Sex differences were also evident in our study. Males exhibited more pronounced changes in brain perfusion responses than females, suggesting a sex-specific vulnerability to vascular dysfunction. While females have shown more significant cognitive impairments [32], male infants are often more susceptible to brain complications due to adverse perinatal outcomes, such as severe asphyxia or cerebral palsy [33,34]. Our results align with animal studies demonstrating greater susceptibility to cerebral complications in male offspring from PELS models [35,36]. For example, male offspring from reduced uterine perfusion pressure (RUPP) model dams showed significant brain edema compared to female siblings [17]. In the L-NAME model, we found an atypical response in male offspring: cold stimulus led to vasodilation instead of the expected vasoconstriction observed in males from the WT group or the lack of response seen in female L-NAME pups. This unexpected result suggests that standard treatments, like hypothermic therapy for hypoxic babies, may not be equally effective for both sexes.

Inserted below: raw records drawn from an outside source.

==> build 50 <==
## cpu_design
module cpu_design (reset, clock, write_read, M_address, M_data_in, M_data_out,overflow,status);
clock: 4.02 ns
lec_check: 0
cap_margin: 20
core_aspect_ratio: 0.72
core_margin: 2
core_utilization: 72
cts_cluster_diameter: 376
cts_cluster_size: 100
place_density: 0.37
slew_margin: 20
tns_end_percent: 45
run.sh (not shown) runs the stock make flow with config.mk's settings and CLKGATE_MAP_FILE=.
==> inputs of trial 4, as changes to build 50 <==
Settings changed: CORE_UTILIZATION 72 to 70, CTS_CLUSTER_DIAMETER 376 to not set, CTS_CLUSTER_SIZE 100 to 47, PLACE_DENSITY 0.37 to not set, SETUP_SLACK_MARGIN set to -0.22, TNS_END_PERCENT 45 to 5.
==> flow/constraint.sdc (replaced) <==
create_clock -name core_clock -period 2.78 [get_ports {clock}]
set_input_delay 0.5560 -clock core_clock [delete_from_list [all_inputs] [get_ports {clock}]]
set_output_delay 0.5560 -clock core_clock [all_outputs]
set_load 0.01 [all_outputs]
==> summary of the runs <==
In synthesized cell count, build 50 and trial 4 do not differ. Die area: trial 4 is higher than build 50 (2.8%). Trial 4 failed in clock tree synthesis (4_1_cts), error DPL-0033. Build 50 aborted during global routing (5_1_grt), error GRT-0232. In area after synthesis, build 50 and trial 4 do not differ.
==> inputs of job 2434 <==
## axi_dfm_v1_0
module axi_dfm_v1_0(
    input logic s_axi_aclk,
    input logic s_axi_aresetn,
    input  logic [31:0] s_axi_awaddr,
    input  logic        s_axi_awvalid,
    output logic        s_axi_awready,
    input  logic [31:0] s_axi_wdata,
    input  logic        s_axi_wvalid,
    output logic        s_axi_wready,
    output logic s_axi_bvalid,
    input  logic s_axi_bready,
    input  logic [31:0] s_axi_araddr,
    input  logic        s_axi_arvalid,
    output logic        s_axi_arready,
    output logic [31:0] s_axi_rdata,
    output logic        s_axi_rvalid,
    input  logic        s_axi_rready,
    input  logic signal_in,
    output logic signal_done
);
Settings: LEC_CHECK=0, ABC_AREA=1, CAP_MARGIN=35, CELL_PAD_IN_SITES_GLOBAL_PLACEMENT=2, CORE_ASPECT_RATIO=1.65, CORE_MARGIN=2, CORE_UTILIZATION=40, CTS_CLUSTER_DIAMETER=55, CTS_CLUSTER_SIZE=22, GPL_ROUTABILITY_DRIVEN=1, GPL_TIMING_DRIVEN=0, MAX_ROUTING_LAYER=met4, PLACE_DENSITY=0.6, SLEW_MARGIN=35, TNS_END_PERCENT=70; clock period 3.2 ns.
run.sh (not shown) runs the stock make flow with config.mk's settings and CLKGATE_MAP_FILE=.
==> job 5770 (differences from job 2434) <==
- ABC_AREA: 1 -> not set
- CAP_MARGIN: 35 -> 20
- CELL_PAD_IN_SITES_GLOBAL_PLACEMENT: 2 -> not set
- CORE_ASPECT_RATIO: 1.65 -> not set
- CORE_UTILIZATION: 40 -> 72
- CTS_CLUSTER_DIAMETER: 55 -> not set
- CTS_CLUSTER_SIZE: 22 -> not set
- GPL_ROUTABILITY_DRIVEN: 1 -> not set
- GPL_TIMING_DRIVEN: 0 -> not set
- MAX_ROUTING_LAYER: met4 -> not set
- PLACE_DENSITY: 0.6 -> 0.78
- SLEW_MARGIN: 35 -> 20
- TNS_END_PERCENT: 70 -> not set
==> flow/constraint.sdc (replaced) <==
create_clock -name core_clock -period 1.98 [get_ports {s_axi_aclk}]
set_input_delay 0.3960 -clock core_clock [delete_from_list [all_inputs] [get_ports {s_axi_aclk}]]
set_output_delay 0.3960 -clock core_clock [all_outputs]
set_load 0.01 [all_outputs]
==> flow_metrics.tcl <==
# implementation run metrics
set metrics [dict create \
    setup_ws_ns -0.0952 \
    so_faults "setup timing" \
    outcome "complete, but fails checks" \
    finalSetupViolations 17 \
    core_mm2 0.0368 \
    inverters 96 \
]
the above is filed under job 5770

==> flow_metrics.tcl <==
# implementation run metrics
set metrics [dict create \
    outcome "timing/DRC/antenna clean" \
    core_mm2 0.0702 \
    setup_ws_ns 0.256 \
    ir_drop_uv 431 \
    finalSetupViolations 0 \
    inverters 497 \
]
the above is filed under job 2434
==> try-zinc <==
==> flow/design.v (excerpt) <==
module bicubic(clk, rst, act, in, out_0, out_1, out_2, out_3);
	input clk,rst,act;
	input [7:0] in;
  wire oooooooooooooooo;
	wire [7:0] in_0,in_1,in_2,in_3;   
	output [7:0] out_0, out_1, out_2, out_3;
	wire [1:0] ooooooooooo;
	wire[14:0] x_weight_sum_0;
	wire[14:0] x_weight_sum_1;
	wire[14:0] x_weight_sum_2;
	wire[14:0] x_weight_sum_3;
	wire[7:0] y_weight_sum_0;	
	wire[7:0] y_weight_sum_1;
	wire[7:0] y_weight_sum_2;
	wire[7:0] y_weight_sum_3;
	 input_array A(.clk(clk), .rst(rst), .act(act), .in(in),
					.out_0(in_3), .out_1(in_2), .out_2(in_1), .out_3(in_0));
	reg[14:0] array0_0 [3:0];
	reg[14:0] array0_1 [3:0];
	reg[14:0] array1_0 [3:0];
	reg[14:0] array1_1 [3:0];
	reg[14:0] array2_0 [3:0];
	reg[14:0] array2_1 [3:0];
	reg[14:0] array3_0 [3:0];
	reg[14:0] array3_1 [3:0];
	reg[1:0] mux_sel;
	reg switch;
	wire[14:0] dm0_0_0, dm0_1_0, dm0_2_0, dm0_3_0, 				
					  dm0_0_1, dm0_1_1, dm0_2_1, dm0_3_1,
 					 dm1_0_0, dm1_1_0, dm1_2_0, dm1_3_0, 
					 dm1_0_1, dm1_1_1, dm1_2_1, dm1_3_1,
 					 dm2_0_0, dm2_1_0, dm2_2_0, dm2_3_0, 
					 dm2_0_1, dm2_1_1, dm2_2_1, dm2_3_1,
 					 dm3_0_0, dm3_1_0, dm3_2_0, dm3_3_0, 
					 dm3_0_1, dm3_1_1, dm3_2_1, dm3_3_1;
  wire[14:0]  array0_0_0, array0_1_0, array0_2_0, array0_3_0, 					
					  array0_0_1, array0_1_1, array0_2_1, array0_3_1,
 					 array1_0_0, array1_1_0, array1_2_0, array1_3_0, 
					 array1_0_1, array1_1_1, array1_2_1, array1_3_1,
 					 array2_0_0, array2_1_0, array2_2_0, array2_3_0, 
					 array2_0_1, array2_1_1, array2_2_1, array2_3_1,
 					 array3_0_0, array3_1_0, array3_2_0, array3_3_0, 
					 array3_0_1, array3_1_1, array3_2_1, array3_3_1;
	wire[14:0]  y_in0_0,y_in0_1,y_in0_2,y_in0_3,				
					  y_in1_0,y_in1_1,y_in1_2,y_in1_3,
					  y_in2_0,y_in2_1,y_in2_2,y_in2_3,
					  y_in3_0,y_in3_1,y_in3_2,y_in3_3;
	assign array0_0_0= array0_0[0];		
	assign array0_1_0= array0_0[1];		
	assign array0_2_0= array0_0[2];		
	assign array0_3_0= array0_0[3];		
	assign array1_0_0= array1_0[0];		
	assign array1_1_0= array1_0[1];		
  ...
make LEC_CHECK=0 CAP_MARGIN=20 CELL_PAD_IN_SITES_GLOBAL_PLACEMENT=1 CORE_MARGIN=2 CORE_UTILIZATION=40 CTS_CLUSTER_SIZE=28 SLEW_MARGIN=20 finish   # period 10.0 ns
run.sh (not shown) runs the stock make flow with config.mk's settings and CLKGATE_MAP_FILE=.
==> try-maple: changes against try-zinc <==
--- a/flow/config.mk
+++ b/flow/config.mk
@@ -6,8 +6,11 @@
 export NUM_CORES = 4
 export LEC_CHECK = 0
+export ABC_AREA = 1
 export CAP_MARGIN = 20
-export CELL_PAD_IN_SITES_GLOBAL_PLACEMENT = 1
 export CORE_MARGIN = 2
-export CORE_UTILIZATION = 40
-export CTS_CLUSTER_SIZE = 28
+export CORE_UTILIZATION = 72
+export CTS_CLUSTER_DIAMETER = 395
+export CTS_CLUSTER_SIZE = 94
+export SETUP_SLACK_MARGIN = 0.75
 export SLEW_MARGIN = 20
+export TNS_END_PERCENT = 5
==> flow/constraint.sdc (replaced) <==
create_clock -name core_clock -period 2.58 [get_ports {clk}]
set_input_delay 0.5160 -clock core_clock [delete_from_list [all_inputs] [get_ports {clk}]]
set_output_delay 0.5160 -clock core_clock [all_outputs]
set_load 0.01 [all_outputs]
==> comparison <==
- try-maple ended with an error in 5_1_grt. try-zinc passed the timing, design-rule and antenna checks.
- Against try-zinc, the synthesized cell count of try-maple is larger by about 20%.
- Of try-maple and try-zinc, try-maple has the higher area after synthesis (gap 4.2%, measured against try-zinc).
- Against try-zinc, the die size of try-maple is lower by about 40%.
==> figures <==
Multiplexer area fraction after synthesis: try-maple 1.39%; try-zinc 5.09%
Die height: try-maple 274 um; try-zinc 359 um
Syn Inst Count: try-maple 5,324; try-zinc 4,426
Fp_density: try-maple 72.3%; try-zinc 40.2%
Setup fix buffers added after clock tree synthesis: try-maple 168; try-zinc 0
Aoi share: try-maple 11.1%; try-zinc 10.9%
Avg Synthesized Cell Area: try-maple 9.86 um2; try-zinc 11.4 um2
Outcome: try-maple did not finish; try-zinc timing/DRC/antenna clean
Failing step: try-maple 5_1_grt; try-zinc -
Most frequent cell after synthesis: try-maple sky130_fd_sc_hd__nand2_1; try-zinc sky130_fd_sc_hd__inv_1
Floorplan core area: try-maple 72,600 um2; try-zinc 125,000 um2
Yosys synthesis chip area: try-maple 52,500 um2; try-zinc 50,400 um2
DP Wirelength: try-maple 144,000 um; try-zinc 104,000 um
Floorplan Nets: try-maple 6,076; try-zinc 5,178
Placed cell areas: try-maple 65,600 um2; try-zinc 52,900 um2
DP Worst Slack: try-maple -2.48 ns; try-zinc 2.61 ns
Post-synthesis adder-cell area fraction: try-maple 22.0%; try-zinc 22.9%
Placed cells: try-maple 7,609; try-zinc 6,052
Maximum level of the CTS H-tree: try-maple 1; try-zinc 3
Floorplan die area: try-maple 75,100 um2; try-zinc 129,000 um2
Share of the synthesized area in the top cell type: try-maple 30.2%; try-zinc 31.5%
Cell total in the yosys stat output: try-maple 5,324; try-zinc 4,426
Post-synthesis share of cell area spent on xor and xnor gates: try-maple 4.81%; try-zinc 4.83%
Seq/Total Area, Yosys: try-maple 41.7%; try-zinc 43.5%
Design lms_core, start of the top module:
module lms_core #(
    parameter WIDTH = 16,
    parameter FRAC  = 8
)(
    input wire clk,
    input wire rst,
    input wire start,
    input wire signed [WIDTH-1:0] x_in,
    input wire signed [WIDTH-1:0] d_in,
    output reg signed [WIDTH-1:0] y_out,
    output reg signed [WIDTH-1:0] e_out,
    output reg done
);
    localparam signed [WIDTH-1:0] MU_FIXED = 16'd2; 
    reg signed [WIDTH-1:0] w0, w1, w2, w3, w4, w5, w6, w7;
    reg signed [WIDTH-1:0] x0, x1, x2, x3, x4, x5, x6, x7;
    reg [4:0] bit_idx;       
    reg signed [31:0] acc;       
    reg signed [WIDTH-1:0] w_sum;  
    reg signed [WIDTH-1:0] slice_reg; 
    reg signed [31:0] slice_shifted;
    reg signed [WIDTH-1:0] term0, term1, term2, term3, term4, term5, term6, term7;
    reg [2:0] state;
    localparam IDLE = 0, CALC_OFFSET = 1, CALC_SLICE = 2, CALC_ACC = 3, CALC_E = 4, UPDATE_W = 5;
    function signed [WIDTH-1:0] fixed_mul;
        input signed [WIDTH-1:0] a, b;
        reg signed [2*WIDTH-1:0] res;
        begin
            res = a * b;
            fixed_mul = res >>> FRAC;
        end
    endfunction
    always @(posedge clk) begin
        if (rst) begin
  ...
clock: 7.42 ns
lec_check: 0
cap_margin: 20
core_margin: 2
core_utilization: 40
slew_margin: 20
run.sh (not shown) runs the stock make flow with config.mk's settings and CLKGATE_MAP_FILE=.
The baseline produced a clean layout.
Then changed:
Settings changed: ABC_AREA set to 1, CELL_PAD_IN_SITES_DETAIL_PLACEMENT set to 0, CORE_ASPECT_RATIO set to 1.26, CORE_UTILIZATION 40 to 26, CTS_CLUSTER_DIAMETER set to 317, GPL_ROUTABILITY_DRIVEN set to 0, GPL_TIMING_DRIVEN set to 0, MIN_ROUTING_LAYER set to met1, PLACE_DENSITY set to 0.94, SETUP_SLACK_MARGIN set to 0.07.
Clock period 7.42 ns to 4.8 ns, I/O delays scaled along.
After rerunning: Now the flow failed in 5_1_grt with GRT-0232. Synthesized cell count went up by 16%. Synthesized area went up by 0.37%. Die area went up by about 54%.
Then changed:
Settings changed: CELL_PAD_IN_SITES_DETAIL_PLACEMENT 0 to not set, CORE_ASPECT_RATIO 1.26 to not set, CORE_UTILIZATION 26 to 72, CTS_CLUSTER_DIAMETER 317 to 397, CTS_CLUSTER_SIZE set to 99, GPL_ROUTABILITY_DRIVEN 0 to not set, GPL_TIMING_DRIVEN 0 to not set, MIN_ROUTING_LAYER met1 to not set, PLACE_DENSITY 0.94 to 0.42, SETUP_SLACK_MARGIN 0.07 to not set.
Clock period 4.8 ns to 2.3 ns, I/O delays scaled along.
Outcome:
- With this change the flow failed in 4_1_cts, error DPL-0038
- area after synthesis stays the same
- die size goes down by 63%
- synthesized cell count does not change
Then changed:
Settings changed: ABC_AREA 1 to not set, CELL_PAD_IN_SITES_GLOBAL_PLACEMENT set to 3, CORE_UTILIZATION 72 to 40, CTS_CLUSTER_DIAMETER 397 to not set, CTS_CLUSTER_SIZE 99 to not set, PLACE_DENSITY 0.42 to not set, SLEW_MARGIN 20 to 25.
Clock period 2.3 ns to 8.0 ns, I/O delays scaled along.
=> The new run produced a clean layout; synthesized area decreases by 0.37%; die size climbs by 78%; synthesized cell count went down by 14%.

== violet ==
lms_core again, from the RTL that the note above started with.
Settings: LEC_CHECK=0, CAP_MARGIN=20, CORE_MARGIN=2, CORE_UTILIZATION=72, PLACE_DENSITY=0.67, SETUP_SLACK_MARGIN=1.22, SLEW_MARGIN=20; clock period 7.03 ns.
violet: PASS, flow complete, no timing, DRC or antenna violations
Here is what was changed in the inputs of maple compared with violet.
- clearing PLACE_DENSITY, which used to be 0.67
- putting GPL_TIMING_DRIVEN at 0 where nothing was set
- putting CTS_CLUSTER_DIAMETER at 125 where nothing was set
- putting HOLD_SLACK_MARGIN at 0.05 where nothing was set
- putting CELL_PAD_IN_SITES_DETAIL_PLACEMENT at 1 where nothing was set
- putting CORE_ASPECT_RATIO at 0.8 where nothing was set
- putting CELL_PAD_IN_SITES_GLOBAL_PLACEMENT at 3 where nothing was set
- putting MIN_ROUTING_LAYER at met2 where nothing was set
- swapping 1.22 for 1.16 in SETUP_SLACK_MARGIN
- swapping 20 for 25 in SLEW_MARGIN
- swapping 72 for 40 in CORE_UTILIZATION
- swapping 7.03 for 7.55 in the clock period (ns, I/O delays scaled along)
Findings:
From violet to maple the numbers moved as follows: horizontal die dimension increased 110 um; yosys-reported design area after synthesis roughly the same; routed wire length now sits higher; sequential share of layout area shrank by 0.69 points; critical path depth now sits higher.
Number of resized instances in the post-cts repair step (maple / violet): 1.6
Here is what was changed in the inputs of sierra compared with maple.
- removing MIN_ROUTING_LAYER (formerly met2)
- removing CELL_PAD_IN_SITES_GLOBAL_PLACEMENT (formerly 3)
- removing GPL_TIMING_DRIVEN (formerly 0)
- changing SLEW_MARGIN from 25 to 40
- changing SETUP_SLACK_MARGIN from 1.16 to 1.26
- removing CELL_PAD_IN_SITES_DETAIL_PLACEMENT (formerly 1)
- setting PLACE_DENSITY_LB_ADDON to 0.01 for the first time
- removing CORE_ASPECT_RATIO (formerly 0.8)
- removing CTS_CLUSTER_DIAMETER (formerly 125)
- changing CORE_UTILIZATION from 40 to 70
- changing HOLD_SLACK_MARGIN from 0.05 to 0.29
- setting CTS_CLUSTER_SIZE to 48 for the first time
- changing the clock period (ns, I/O delays scaled along) from 7.55 to 4.31
Findings:
Compared with maple, sierra shows count of instances resized after the clock tree is built higher by 58%. Comparing sierra against maple, there is no change at all in fraction of the mapped netlist area in adder cells. Cmp sierra vs maple: number of buffers created by CTS lower in sierra. For the number of rows in the core area, sierra came in 15 lower than maple did. sierra terminated abnormally: global routing reported GRT-0232. [compare] base=maple new=sierra: post-placement cell area rose by about 11%; die area fell by about 40%; total setup buffers inserted after CTS rose by 41. Any difference in count of buffers inserted at the top-level ports between maple and sierra is small enough to ignore.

In addition, increasing evidence indicates that offspring from PE have long-lasting consequences in brain function. That indicates a higher risk of developing cognitive impairments, including cerebral palsy, impaired neurodevelopment, or a high risk of behavioral alterations during adolescence [7,37]. However, the underlying mechanisms of this epidemiological, clinical, and preclinical evidence are unclear.

Maternal stress hormones, particularly elevated cortisol, have been implicated in fetal neurodevelopmental programming and may confound cerebrovascular outcomes in offspring [38,39]. While studies on maternal stress and cardiovascular programming exist, evidence directly linking maternal stress to cerebrovascular alterations in offspring remains scarce and warrants further investigation [40].

5. Conclusions

Our general methodology is a significant step towards a systematic, accurate, and reliable approach to robust brain perfusion signal analysis under various conditions and experimental settings. The results of the methodology reveal impaired brain perfusion in the offspring of preeclamptic pregnancies, underscoring the urgent need to better understand the underlying mechanisms. Altered brain vascular function may affect brain development in these children [15], suggesting that future research should focus on the sex-specific impacts of PE and endothelial dysfunction. This emphasis on sex-specific research could lead to more targeted interventions.